→ Activity
In the records below, begin at the line containing "critical_path,crit_required,3.47,ns" and end at the line containing "floorplan,die-area,18500,sq um"; quote every line in that span exactly, including both boundary lines, and no others.

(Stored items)
-- Opening Marker --
===== src/sv/lgtr_pkg.sv =====
// ----------------------------------------------------------------------------
// lgtr_pkg
// shared types and constants of the lda gibbs topic resampler
// ----------------------------------------------------------------------------
package lgtr_pkg;

    localparam int DOC_W   = 10;
    localparam int WORD_W  = 12;
    localparam int TIDX_W  = 4;
    localparam int VAL_W   = 16;
    localparam int FUNC_W  = 2;
    localparam int CFG_IDX_W = 2;
    localparam int VOC_W   = 13;
    localparam int ACT_W   = 5;
    localparam int TW_W    = 32;
    localparam int DT_W    = 16;
    localparam int SCORE_W = 32;
    localparam int LEFT_W  = 33;
    localparam int RIGHT_W = 27;
    localparam int VB_W    = 29;
    localparam int NUM_W   = 60;
    localparam int DEN_W   = 33;

    localparam logic [FUNC_W-1:0] FUNC_LOAD_ALPHA = 2'd0;
    localparam logic [FUNC_W-1:0] FUNC_ADD_TOKEN  = 2'd1;
    localparam logic [FUNC_W-1:0] FUNC_RESAMPLE   = 2'd2;

    localparam logic [CFG_IDX_W-1:0] REG_BETA_PRIOR   = 2'd0;
    localparam logic [CFG_IDX_W-1:0] REG_VOCAB_SIZE   = 2'd1;
    localparam logic [CFG_IDX_W-1:0] REG_ACTIVE_TOPIC = 2'd2;

    localparam logic [VAL_W-1:0] BETA_RESET   = 16'd10;
    localparam logic [VOC_W-1:0] VOCAB_RESET  = 13'd4096;
    localparam logic [ACT_W-1:0] ACTIVE_RESET = 5'd16;

    typedef enum logic [3:0] {
        ST_CLEAR,
        ST_IDLE,
        ST_DECODE,
        ST_CHG_RD,
        ST_CHG_WR,
        ST_SC_RD,
        ST_SC_MUL0,
        ST_SC_MUL1,
        ST_SC_MUL2,
        ST_SC_DIV0,
        ST_SC_DIV,
        ST_SC_STORE,
        ST_LIMIT,
        ST_PICK,
        ST_OUT
    } state_t;

endpackage


===== src/sv/lgtr_divider.sv =====
// ----------------------------------------------------------------------------
// lgtr_divider
// restoring divider, one quotient bit per cycle, saturating 32 bit quotient
// of num * 64 / den, zero when den is zero
// ----------------------------------------------------------------------------
module lgtr_divider (
    input  logic                              clk,
    input  logic                              rst_n,
    input  logic                              start,
    input  logic [lgtr_pkg::NUM_W-1:0]        num,
    input  logic [lgtr_pkg::DEN_W-1:0]        den,
    output logic                              done,
    output logic [lgtr_pkg::SCORE_W-1:0]      quot
);

    localparam int EXT_W = lgtr_pkg::NUM_W + 6;
    localparam int HI_W  = EXT_W - lgtr_pkg::SCORE_W;
    localparam int CNT_W = $clog2(lgtr_pkg::SCORE_W);

    logic [EXT_W-1:0]                 n_ext;
    logic [HI_W-1:0]                  n_hi;
    logic                             den_zero;
    logic                             too_big;
    logic [lgtr_pkg::DEN_W:0]         rem_shift;
    logic                             ge;
    logic [lgtr_pkg::DEN_W-1:0]       rem_next;

    logic                             busy_reg;
    logic                             done_reg;
    logic [CNT_W-1:0]                 cnt_reg;
    logic [lgtr_pkg::DEN_W-1:0]       rem_reg;
    logic [lgtr_pkg::SCORE_W-1:0]     low_reg;
    logic [lgtr_pkg::DEN_W-1:0]       den_reg;
    logic [lgtr_pkg::SCORE_W-1:0]     quot_reg;

    always_comb
    begin
        n_ext     = {num, 6'b0};
        n_hi      = n_ext[EXT_W-1:lgtr_pkg::SCORE_W];
        den_zero  = (den == '0);
        too_big   = (n_hi >= HI_W'(den));
        rem_shift = {rem_reg, low_reg[lgtr_pkg::SCORE_W-1]};
        ge        = (rem_shift >= {1'b0, den_reg});
        rem_next  = ge ? lgtr_pkg::DEN_W'(rem_shift - {1'b0, den_reg})
                       : lgtr_pkg::DEN_W'(rem_shift);
    end

    always_ff @(posedge clk or negedge rst_n)
    begin
        if (!rst_n)
        begin
            busy_reg <= 1'b0;
            done_reg <= 1'b0;
            cnt_reg  <= '0;
        end
        else
        begin
            done_reg <= 1'b0;
            if (start)
            begin
                busy_reg <= !(den_zero || too_big);
                done_reg <= den_zero || too_big;
                cnt_reg  <= '0;
            end
            else if (busy_reg)
            begin
                cnt_reg <= cnt_reg + CNT_W'(1);
                if (cnt_reg == CNT_W'(lgtr_pkg::SCORE_W - 1))
                begin
                    busy_reg <= 1'b0;
                    done_reg <= 1'b1;
                end
            end
        end
    end

    always_ff @(posedge clk)
    begin
        if (start)
        begin
            rem_reg  <= n_hi[lgtr_pkg::DEN_W-1:0];
            low_reg  <= n_ext[lgtr_pkg::SCORE_W-1:0];
            den_reg  <= den;
            quot_reg <= den_zero ? '0 : '1;
        end
        else if (busy_reg)
        begin
            rem_reg <= rem_next;
            low_reg <= {low_reg[lgtr_pkg::SCORE_W-2:0], ge};
            if (cnt_reg == CNT_W'(lgtr_pkg::SCORE_W - 1))
            begin
                quot_reg <= {low_reg[lgtr_pkg::SCORE_W-2:0], ge};
            end
        end
    end

    assign done = done_reg;
    assign quot = quot_reg;

endmodule


===== config.mk =====
export PLATFORM = sky130hd
export DESIGN_NAME = lgtr_divider
export DESIGN_NICKNAME = d
export VERILOG_FILES = /design/src/sv/lgtr_pkg.sv /design/src/sv/lgtr_divider.sv
export SDC_FILE = /design/constraint.sdc
export NUM_CORES = 1
export LEC_CHECK = 0
export BUFFER_PORTS_ARGS = -buffer_cell sky130_fd_sc_hd__buf_4
export CORE_MARGIN = 2
export CORE_UTILIZATION = 55
export DETAILED_ROUTE_END_ITERATION = 7
export GPL_TIMING_DRIVEN = 0
export PLACE_DENSITY = 0.77
export SKIP_CTS_REPAIR_TIMING = 1
export SLEW_MARGIN = 0
export SYNTH_ARGS = -nofsm -noshare
export SYNTH_HDL_FRONTEND = slang
export SYNTH_SLANG_ARGS = --single-unit

===== constraint.sdc =====
create_clock -name clk -period 6.4 [get_ports clk]
set_clock_uncertainty 0.2 [all_clocks]
set_input_delay 0.96 -clock clk [delete_from_list [all_inputs] [get_ports clk]]
set_output_delay 0.96 -clock clk [all_outputs]
set_load 0.1 [all_outputs]

==> impl_metrics.csv, run 1 <==
group,metric,value,unit
timing,final-hold-violation-count,0,
route,finalWirelength,26.6,mm
route,drtIter0Drc,749,
floorplan,num_rows,46,
layout,syn2layout_area_growth,21.0,%
placement,placed_cells,1265,
route,vias_per_cell,6.09,
critical_path,critical_path.max_fanout,59,
critical_path,start_kind,"input pin",
floorplan,die_x,133,um
worst_hold_path,hold_class,"input pin to asynchronous set/reset pin",
clocking,cts_buffers,17,
clocking,clk_pin_slew,0.06,ns
placement,routabilityCongestion,0.937,
route,dr.pass1.iters,7,
critical_path,cp_top_family,"buffers and inverters",
global_route,grt_overflow,0,
placement,place_hpwl,19.7,mm
yosys,synth-edff-count,124,
yosys,yosysUniqueCellTypes,83,
clocking,clock-root-buffer,"clkbuf_16",
yosys,syn_inst,921,
clocking,htree_levels,4,
power_and_ir_drop,ir_drop,0.239,mV
critical_path,end_kind,"register",
clocking,clock_sinks,137,
yosys,syn_avg_cell_area,9.86,sq um
route,wl_per_cell,20.5,um
layout,layout-drive-gt1-share,20.3,%
power_and_ir_drop,p_per_area,344,nW/um^2
global_route,grt_pass1_vias,7724,
placement,portBuffers,128,
yosys,synth_area,9080,sq um
timing,slew_viol_final,0,
global_route,grt_pass1_wl,41.5,mm
global_route,grt_usage,30.6,%
timing,fmax,276,MHz
global_route,antenna_found_initial,0,
layout,nets,1234,
yosys,synth-async-reset-ratio,5.11,%
timing,rsz0062_at_grt,"false",
floorplan,initial_core_util,56.8,%
floorplan,fp.dieH,133,um
critical_path,cp_data_arrival_time,3.47,ns
clocking,cts_tree,"yes",
floorplan,fp.coreArea,16000,sq um
yosys,ys_seq_area_share,44.2,%
timing,fin_tns_setup,0,ns
job,cap_violations,0,
route,num_vias,7907,
power_and_ir_drop,p_leak,4.74,nW
timing,fin_crit_sh,56.6,%
clocking,worstSkewPairLatency,0.43,ns
timing,max-slew-margin-rel,38.7,%
floorplan,die-area,17600,sq um
timing,worst_slew_pin_slew,0.919,ns
layout,fin_cells,1298,
critical_path,cpPeakStageDelay,0.85,ns
route,postRouteAntennaNets,0,
yosys,ys_seq_elements,137,
timing,period_minus_slack,3.62,ns
floorplan,io_pins,129,
critical_path,critical-path-slowest-cell,"or2_4",
yosys,syn_nets,1086,
critical_path,critPathKind,"input pin to register",
status,status,"finished clean",
timing,finalSetupViolCount,0,
yosys,yosysWarnings,0,
clocking,cts_buffer_depth,2,
critical_path,r2r_slack,3.06,ns
critical_path,crit_required,6.25,ns
layout,final_core_util,68.7,%
global_route,grt_start_max_net_pins,60,
layout,fillers,1288,
layout,diodes,0,
yosys,ys.flop_type,"edfxtp_1",
critical_path,cp_cell_sequence,"buf_4, clkbuf_1, buf_1, or2_4",
route,route.detailed.drc,0,
critical_path,path_buf_inv,3,
==> per-layer routing <==
metal / vias up / GRT usage (%) / share of wire, %
met3: 55 / 6.63 / 9.5
li1: 3681 / - / -
met2: 420 / 50.7 / 48
met5: - / 0 / 0
met1: 3751 / 39.6 / 40
met4: 0 / 11.4 / 3.1
==> cell usage after synthesis (all sizes together) (4+ instances only) <==
library cell,instances,area share (%)
edfxtp,124,41
inv,108,4.5
o21ai,87,4.9
nand2,83,3.4
ha,68,9.4
a21oi,47,2.7
nor2,46,2.1
a21o,32,2.6
clkbuf,28,1.2
nand4,28,1.9
buf,26,1.9
a31oi,22,1.8
xnor2,18,1.7
nand3,17,0.99
and2,12,0.85
nor4,12,0.83
o31ai,12,1.3
nor3,11,0.61
xor2,10,0.96
and3,9,0.62
mux2i,9,0.99
o211ai,9,0.74
o311ai,9,1.1
a211oi,7,0.63
a41oi,7,0.68
dfrtp,7,1.9
nand2b,7,0.48
dfxtp,6,1.3
o21bai,6,0.50
a2111oi,4,0.88
a22oi,4,0.54
nor2b,4,0.28
==> where the power goes <==
group	internal [mW]	switching, mW	total [mW]	leakage [nW]
registers	1.13	0.0632	1.19	1.37
logic	0.552	0.945	1.50	3.05
clock network	0.695	0.400	1.09	0.316
==> cells by family (layout without fill, tap and decap cells) <==
kind of cell,after synthesis,count (layout),synth area share (%)
DFF,137,137,44.2
xor gates and xnor gates,28,28,2.70
and+or+nand+nor,245,245,13.9
buffers and inverters,162,323,7.58
adders and majority gates,69,69,9.59
AOI/OAI and AO/OA,270,270,20.9
muxes,10,10,1.12
==> cell type report <==
cell class / count / area (sq um) / share of cell area (%)
multi-input cells: 622 / 4380 / 39.8
flip-flops and latches: 137 / 4020 / 36.6
repair buffers: 129 / 988 / 8.99
clock buffers: 18 / 429 / 3.90
inverters: 108 / 405 / 3.69
plain buffers: 54 / 283 / 2.57
well taps: 216 / 270 / 2.46
clock inverters: 14 / 218 / 1.98
==> cell usage in the layout (no fill, tap or decap), drive strengths merged, types with 11 or more instances in the layout <==
cell type / count
a21o: 32
a21oi: 47
a31oi: 22
and2: 12
buf: 155
clkbuf: 46
edfxtp: 124
ha: 68
inv: 112
nand2: 83
nand3: 17
nand4: 28
nor2: 46
nor3: 11
nor4: 12
o21ai: 87
o31ai: 12
xnor2: 18
==> worst register-to-register path: stages, from the launching register on <==
cell	delay (ns)
edfxtp_1	0.40
inv_1	0.08
ha_1	0.16
inv_1	0.05
fa_1	0.43
a21oi_1	0.26
o221ai_2	0.22
a22oi_2	0.25
a22oi_4	0.15
a21o_1	0.19
buf_6	0.15
nor2_8	0.20
buf_8	0.22
o311ai_4	0.10
==> per-stage QoR <==
step | hold WS [ns] | setup WS, ns | power, mW | instance area [sq um]
2_1_floorplan | 0.283 | 3.39 | 2.26 | 9080
3_3_place_gp | 0.307 | 2.00 | 2.63 | 10300
3_5_place_dp | 0.310 | 2.34 | 2.65 | 10300
4_1_cts | 0.137 | 2.81 | 3.74 | 11000
5_1_grt | 0.141 | 2.74 | 3.95 | 11000
6_report | 0.138 | 2.78 | 3.78 | 11000
==> worst paths after layout <==
kind | start | end | depth (start not counted)
setup / recovery | start | rem_reg[18] | 4
hold / removal | rst_n | done | 1
setup reg to reg | low_reg[31] | rem_reg[21] | 13
hold reg to reg | low_reg[1] | low_reg[1] | 2
max in group asynchronous | rst_n | cnt_reg[0] | 1
min in group clk | low_reg[1] | low_reg[1] | 2
Power figures use the tool's default switching activity.
==> run 2, diff against run 1 <==
==> constraint.sdc (replaced) <==
create_clock -name clk -period 3.5 [get_ports clk]
set_clock_uncertainty 0.2 [all_clocks]
set_input_delay 0.525 -clock clk [delete_from_list [all_inputs] [get_ports clk]]
set_output_delay 0.525 -clock clk [all_outputs]
set_load 0.1 [all_outputs]
==> impl_metrics.csv, run 2 (same netlist as run 1, synthesis figures left out) <==
group,metric,value,unit
power_and_ir_drop,switchingPower,2.58,mW
placement,routabilityCongestion,0.937,
status,status,"finished clean",
layout,final_core_util,68.8,%
route,postRouteAntennaNets,0,
worst_hold_path,worstHoldEndpoint,"den_reg[8]",
timing,finalSetupViolCount,0,
floorplan,die_x,133,um
timing,worst_slew_pin_slew,0.907,ns
critical_path,cp_data_arrival_time,3.31,ns
route,wl_met2,12.8,mm
power_and_ir_drop,switching_share,37.2,%
power_and_ir_drop,power,6.92,mW
layout,diodes,0,
route,vias_per_cell,6.09,
placement,dp_slack,-0.129,ns
placement,place_hpwl,19.7,mm
placement,portBuffers,128,
global_route,grt_overflow,0,
floorplan,fp.coreArea,16000,sq um
route,drt-met1-wl,10.6,mm
timing,fin_ws,0.143,ns
critical_path,r2r-start,"low_reg[31]",
layout,seqCellArea,4020,sq um
layout,layout-drive-gt1-share,20.3,%
floorplan,num_rows,46,
clocking,worstSkewPairLatency,0.43,ns
global_route,grt_usage,30.6,%
global_route,grt_start_max_net_pins,60,
layout,multi_input_area,4380,sq um
critical_path,r2r_cells,13,
clocking,cts_buffer_depth,2,
floorplan,die-area,17600,sq um
power_and_ir_drop,comb_power_share,39.6,%
clocking,cts_buffers,17,
power_and_ir_drop,pwr-share-clk,29.0,%
power_and_ir_drop,p_per_area,629,nW/um^2
timing,rsz0062_at_grt,"false",
clocking,clk_pin_slew,0.06,ns
critical_path,crit_required,3.45,ns
global_route,antenna_found_initial,0,
clocking,clock_sinks,137,
layout,syn2layout_area_growth,21.1,%
timing,fmax,298,MHz
route,highest_layer,"met4",
power_and_ir_drop,ir_drop,0.436,mV
worst_hold_path,hold_class,"input pin to register",
worst_hold_path,min_from,"den[8]",
route,wl_per_cell,20.6,um
timing,slew_viol_final,0,
timing,final-hold-violation-count,0,
global_route,grt_pass1_vias,7724,
timing,period_minus_slack,3.36,ns
critical_path,start_kind,"register",
timing,max-slew-margin-rel,39.5,%
floorplan,io_pins,129,
critical_path,critPathKind,"register to register",
critical_path,critical_path.max_fanout,10,
clocking,cts_tree,"yes",
route,finalWirelength,26.7,mm
critical_path,r2r_slack,0.14,ns
power_and_ir_drop,p_leak,4.74,nW
route,wl_met3,2.54,mm
layout,fillers,1284,
route,num_vias,7910,
floorplan,fp.dieH,133,um
route,dr.pass1.iters,6,
layout,nets,1235,
power_and_ir_drop,p_int,4.34,mW
clocking,htree_levels,4,
critical_path,end_kind,"register",
power_and_ir_drop,sequentialPowerShare,31.5,%
layout,final_common_cell,"buf_4",
floorplan,initial_core_util,56.8,%
global_route,grt_pass1_wl,41.5,mm
clocking,clock-root-buffer,"clkbuf_16",
worst_hold_path,hold_depth,1,
layout,mostFrequentLayoutCells,"buf_4 (134), edfxtp_1 (124), inv_1 (108)",
job,cap_violations,0,
route,drtIter0Drc,734,
route,route.detailed.drc,0,
timing,holdWs,0.0871,ns
timing,fin_crit_sh,95.9,%
critical_path,r2r_end,"rem_reg[21]",
[run 2: cell type report]
class,count,share of cell area (%)
multi-input cells,622,39.8
flip-flops and latches,137,36.5
repair buffers,130,9.08
clock buffers,18,3.90
inverters,108,3.69
plain buffers,54,2.57
well taps,216,2.46
clock inverters,14,1.98
[run 2: routing by layer]
layer,vias up,track usage (%)
met2,413,50.7
met5,-,0
met4,0,11.4
met3,54,6.63
li1,3679,-
met1,3764,39.6
[run 2: power groups by stage]
| stage | logic, mW | clock network [mW] | registers, mW |
|---|---|---|---|
| after CTS | 2.67 | 2.00 | 2.17 |
| after floorplan | 1.79 | 0 | 2.34 |
| after global routing | 2.96 | 2.06 | 2.19 |
| after global placement | 2.61 | 0 | 2.19 |
| final | 2.74 | 2.00 | 2.18 |
| after detailed placement | 2.65 | 0 | 2.20 |
[run 2: worst max path at each step]
stage	cells after the start	start	to
2_1_floorplan	13	low_reg[31]	rem_reg[21]
3_3_place_gp	4	start	rem_reg[23]
3_5_place_dp	5	start	quot[18]
4_1_cts	13	low_reg[31]	rem_reg[21]
5_1_grt	11	low_reg[31]	rem_reg[20]
6_report	13	low_reg[31]	rem_reg[21]
[run 2: stage by stage]
| stage | area, sq um | std cells | TNS [ns] |
|---|---|---|---|
| after global placement | 10300 | 1265 | -29.50 |
| after CTS | 11000 | 1297 | 0 |
| after detailed placement | 10300 | 1265 | -6.72 |
| after global routing | 11000 | 1299 | 0 |
| final | 11000 | 1299 | 0 |
| after floorplan | 9080 | 921 | 0 |
[run 2: critical path: stages (launching register included)]
cell,delay [ns]
edfxtp_1,0.40
inv_1,0.08
ha_1,0.15
inv_1,0.05
fa_1,0.43
a21oi_1,0.26
o221ai_2,0.22
a22oi_2,0.26
a22oi_4,0.15
a21o_1,0.19
buf_6,0.15
nor2_8,0.20
buf_8,0.22
o311ai_4,0.10
==> run 3, diff against run 2 <==
--- a/config.mk
+++ b/config.mk
@@ -5,6 +5,7 @@
 export SDC_FILE = /design/constraint.sdc
 export NUM_CORES = 1
 export LEC_CHECK = 0
+export ABC_AREA = 1
 export BUFFER_PORTS_ARGS = -buffer_cell sky130_fd_sc_hd__buf_4
 export CORE_MARGIN = 2
 export CORE_UTILIZATION = 55
==> impl_metrics.csv, run 3 <==
group,metric,value,unit
clocking,worstSkewPairLatency,0.43,ns
power_and_ir_drop,p_per_area,600,nW/um^2
worst_hold_path,hold_class,"input pin to register",
critical_path,r2r_slack,0.60,ns
timing,fin_tns_setup,0,ns
global_route,grt_pass1_vias,8905,
critical_path,crit_required,3.47,ns
global_route,grt_pass1_wl,43.8,mm
clocking,clock-root-buffer,"clkbuf_16",
yosys,synth_top_family_by_area,"simple AND/OR/NAND/NOR gates",
yosys,ys.flop_type,"edfxtp_1",
timing,final-hold-violation-count,0,
yosys,syn_nets,1455,
status,status,"finished clean",
global_route,grt_start_max_net_pins,67,
critical_path,cpPeakStageDelay,0.50,ns
global_route,grt_overflow,0,
floorplan,fp.dieH,136,um
clocking,cts_tree,"yes",
yosys,synthMuxAreaShare,0,%
route,vias_per_cell,5.30,
timing,fmax,345,MHz
placement,place_hpwl,21.6,mm
layout,final_common_cell,"nand2_1",
yosys,yosys.area.top_type,"edfxtp_1",
critical_path,cp_data_arrival_time,2.87,ns
route,postRouteAntennaNets,0,
yosys,ys_seq_elements,137,
timing,max-slew-margin-rel,38.8,%
route,dr.pass1.iters,5,
floorplan,num_rows,48,
timing,finalSetupViolCount,0,
clocking,clock_sinks,137,
critical_path,critical_path.max_fanout,10,
critical_path,critical-path-slowest-cell,"fa_1",
global_route,antenna_found_initial,0,
yosys,synth_xor_area_share,1.37,%
timing,period_minus_slack,2.90,ns
yosys,synth_area,9610,sq um
floorplan,die_x,136,um
layout,layout-drive-gt1-share,13.0,%
route,num_vias,8881,
timing,rsz0062_at_grt,"false",
floorplan,initial_core_util,56.0,%
layout,diodes,0,
placement,routabilityCongestion,0.984,
power_and_ir_drop,power,6.92,mW
yosys,synth-async-reset-ratio,5.11,%
route,drtIter0Drc,696,
yosys,synth_most_common_cell,"nand2_1",
clocking,htree_levels,4,
layout,mostFrequentLayoutCells,"nand2_1 (470), inv_1 (249), buf_4 (131)",
timing,slew_viol_final,0,
layout,fillers,1529,
critical_path,critPathKind,"register to register",
yosys,ys_seq_area_share,41.8,%
yosys,syn_avg_cell_area,7.45,sq um
layout,syn2layout_area_growth,19.9,%
power_and_ir_drop,ir_drop,0.392,mV
floorplan,io_pins,129,
yosys,synth_fa_ha_area_share,9.06,%
critical_path,cp_cell_sequence,"inv_1, ha_1, inv_1, fa_1, nand3_1, nand3_2, nand2_1, nand2_2, nand2_4, buf_2, nand3b_1, nand3_1, nand2_1",
placement,portBuffers,128,
timing,fin_crit_sh,82.8,%
floorplan,fp.coreArea,17200,sq um
route,finalWirelength,27.4,mm
yosys,synthTopCellsByArea,"edfxtp_1 (39%), nand2_1 (18%), inv_1 (9.7%)",
yosys,yosys.area_share.simple,30.5,%
route,route.detailed.drc,0,
critical_path,end_kind,"register",
placement,dp_slack,0.425,ns
yosys,yosysWarnings,0,
floorplan,die-area,18500,sq um
yosys,yosysTopAreaCellShare,38.7,%
clocking,cts_buffer_depth,2,
critical_path,start_kind,"register",
layout,seqCellArea,4020,sq um
job,cap_violations,0,
power_and_ir_drop,p_leak,6.00,nW
yosys,yosysUniqueCellTypes,39,
layout,multi_input_area,4510,sq um
route,wl_per_cell,16.3,um
yosys,synthTopCellsByCount,"nand2_1 (471), inv_1 (249), edfxtp_1 (124), nand3_1 (73), ha_1 (68)",
yosys,synth-edff-count,124,
timing,fin_ws,0.602,ns
layout,nets,1604,
clocking,clk_pin_slew,0.06,ns
timing,worst_slew_pin_slew,0.918,ns
clocking,cts_buffers,17,
global_route,grt_usage,30.9,%
yosys,syn_inst,1290,
yosys,synth-compound-area-share,5.84,%
==> run 3: metal layers <==
layer	global-route usage [%]	wire [um]	vias to the layer above
li1	-	-	4393
met4	12.3	819	0
met5	0	0	-
met2	51.7	13200	306
met1	38.9	11700	4119
met3	7.08	1750	63
==> run 3: logic make-up after synthesis <==
family | after synthesis
simple gates | 688
buf+inv | 286
flops | 137
compound gates | 95
fa+ha+maj | 69
xor+xnor | 15
==> run 3: final timing paths <==
check | start | to | depth (start not counted)
hold / removal | den[19] | den_reg[19] | 1
max in group asynchronous | rst_n | done | 2
min in group asynchronous | rst_n | cnt_reg[2] | 2
setup / recovery | low_reg[31] | rem_reg[13] | 13
hold reg to reg | low_reg[2] | low_reg[2] | 2
setup reg to reg | low_reg[31] | rem_reg[13] | 13
==> run 3: critical path: cells and delay by family, from the launching register on <==
family / cells / cell delay (ns)
adders and majority gates: 2 / 0.65
DFF: 1 / 0.38
and+or+nand+nor: 8 / 0.96
buffers and inverters: 3 / 0.44
==> run 3: power breakdown <==
part	switching (mW)	total (mW)	internal [mW]
clock	0.772	1.91	1.13
combinational	1.88	2.83	0.949
sequential	0.100	2.18	2.08
==> run 3: area by class of cell <==
type,instances,area share [%]
Multi-Input combinational cell,867,39.2
Sequential cell,137,34.9
Timing Repair Buffer,130,8.66
Inverter,254,8.27
Clock buffer,17,3.69
Tap cell,225,2.44
Clock inverter,14,1.65
Buffer,32,1.26
==> run 3: per-stage QoR <==
| stage | instances | hold slack, ns | area (sq um) | util (%) |
|---|---|---|---|---|
| floorplan | 1290 | 0.0294 | 9610 | - |
| global placement | 1643 | 0.141 | 10900 | 63.2 |
| detailed placement | 1644 | 0.142 | 10900 | 63.5 |
| CTS | 1675 | -0.306 | 11500 | 67.0 |
| global route | 1676 | 0.0677 | 11500 | 67.1 |
| finish | 1676 | 0.0796 | 11500 | 67.1 |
-- Closing Marker --
→ Exercise solution
critical_path,crit_required,3.47,ns
global_route,grt_pass1_wl,43.8,mm
clocking,clock-root-buffer,"clkbuf_16",
yosys,synth_top_family_by_area,"simple AND/OR/NAND/NOR gates",
yosys,ys.flop_type,"edfxtp_1",
timing,final-hold-violation-count,0,
yosys,syn_nets,1455,
status,status,"finished clean",
global_route,grt_start_max_net_pins,67,
critical_path,cpPeakStageDelay,0.50,ns
global_route,grt_overflow,0,
floorplan,fp.dieH,136,um
clocking,cts_tree,"yes",
yosys,synthMuxAreaShare,0,%
route,vias_per_cell,5.30,
timing,fmax,345,MHz
placement,place_hpwl,21.6,mm
layout,final_common_cell,"nand2_1",
yosys,yosys.area.top_type,"edfxtp_1",
critical_path,cp_data_arrival_time,2.87,ns
route,postRouteAntennaNets,0,
yosys,ys_seq_elements,137,
timing,max-slew-margin-rel,38.8,%
route,dr.pass1.iters,5,
floorplan,num_rows,48,
timing,finalSetupViolCount,0,
clocking,clock_sinks,137,
critical_path,critical_path.max_fanout,10,
critical_path,critical-path-slowest-cell,"fa_1",
global_route,antenna_found_initial,0,
yosys,synth_xor_area_share,1.37,%
timing,period_minus_slack,2.90,ns
yosys,synth_area,9610,sq um
floorplan,die_x,136,um
layout,layout-drive-gt1-share,13.0,%
route,num_vias,8881,
timing,rsz0062_at_grt,"false",
floorplan,initial_core_util,56.0,%
layout,diodes,0,
placement,routabilityCongestion,0.984,
power_and_ir_drop,power,6.92,mW
yosys,synth-async-reset-ratio,5.11,%
route,drtIter0Drc,696,
yosys,synth_most_common_cell,"nand2_1",
clocking,htree_levels,4,
layout,mostFrequentLayoutCells,"nand2_1 (470), inv_1 (249), buf_4 (131)",
timing,slew_viol_final,0,
layout,fillers,1529,
critical_path,critPathKind,"register to register",
yosys,ys_seq_area_share,41.8,%
yosys,syn_avg_cell_area,7.45,sq um
layout,syn2layout_area_growth,19.9,%
power_and_ir_drop,ir_drop,0.392,mV
floorplan,io_pins,129,
yosys,synth_fa_ha_area_share,9.06,%
critical_path,cp_cell_sequence,"inv_1, ha_1, inv_1, fa_1, nand3_1, nand3_2, nand2_1, nand2_2, nand2_4, buf_2, nand3b_1, nand3_1, nand2_1",
placement,portBuffers,128,
timing,fin_crit_sh,82.8,%
floorplan,fp.coreArea,17200,sq um
route,finalWirelength,27.4,mm
yosys,synthTopCellsByArea,"edfxtp_1 (39%), nand2_1 (18%), inv_1 (9.7%)",
yosys,yosys.area_share.simple,30.5,%
route,route.detailed.drc,0,
critical_path,end_kind,"register",
placement,dp_slack,0.425,ns
yosys,yosysWarnings,0,
floorplan,die-area,18500,sq um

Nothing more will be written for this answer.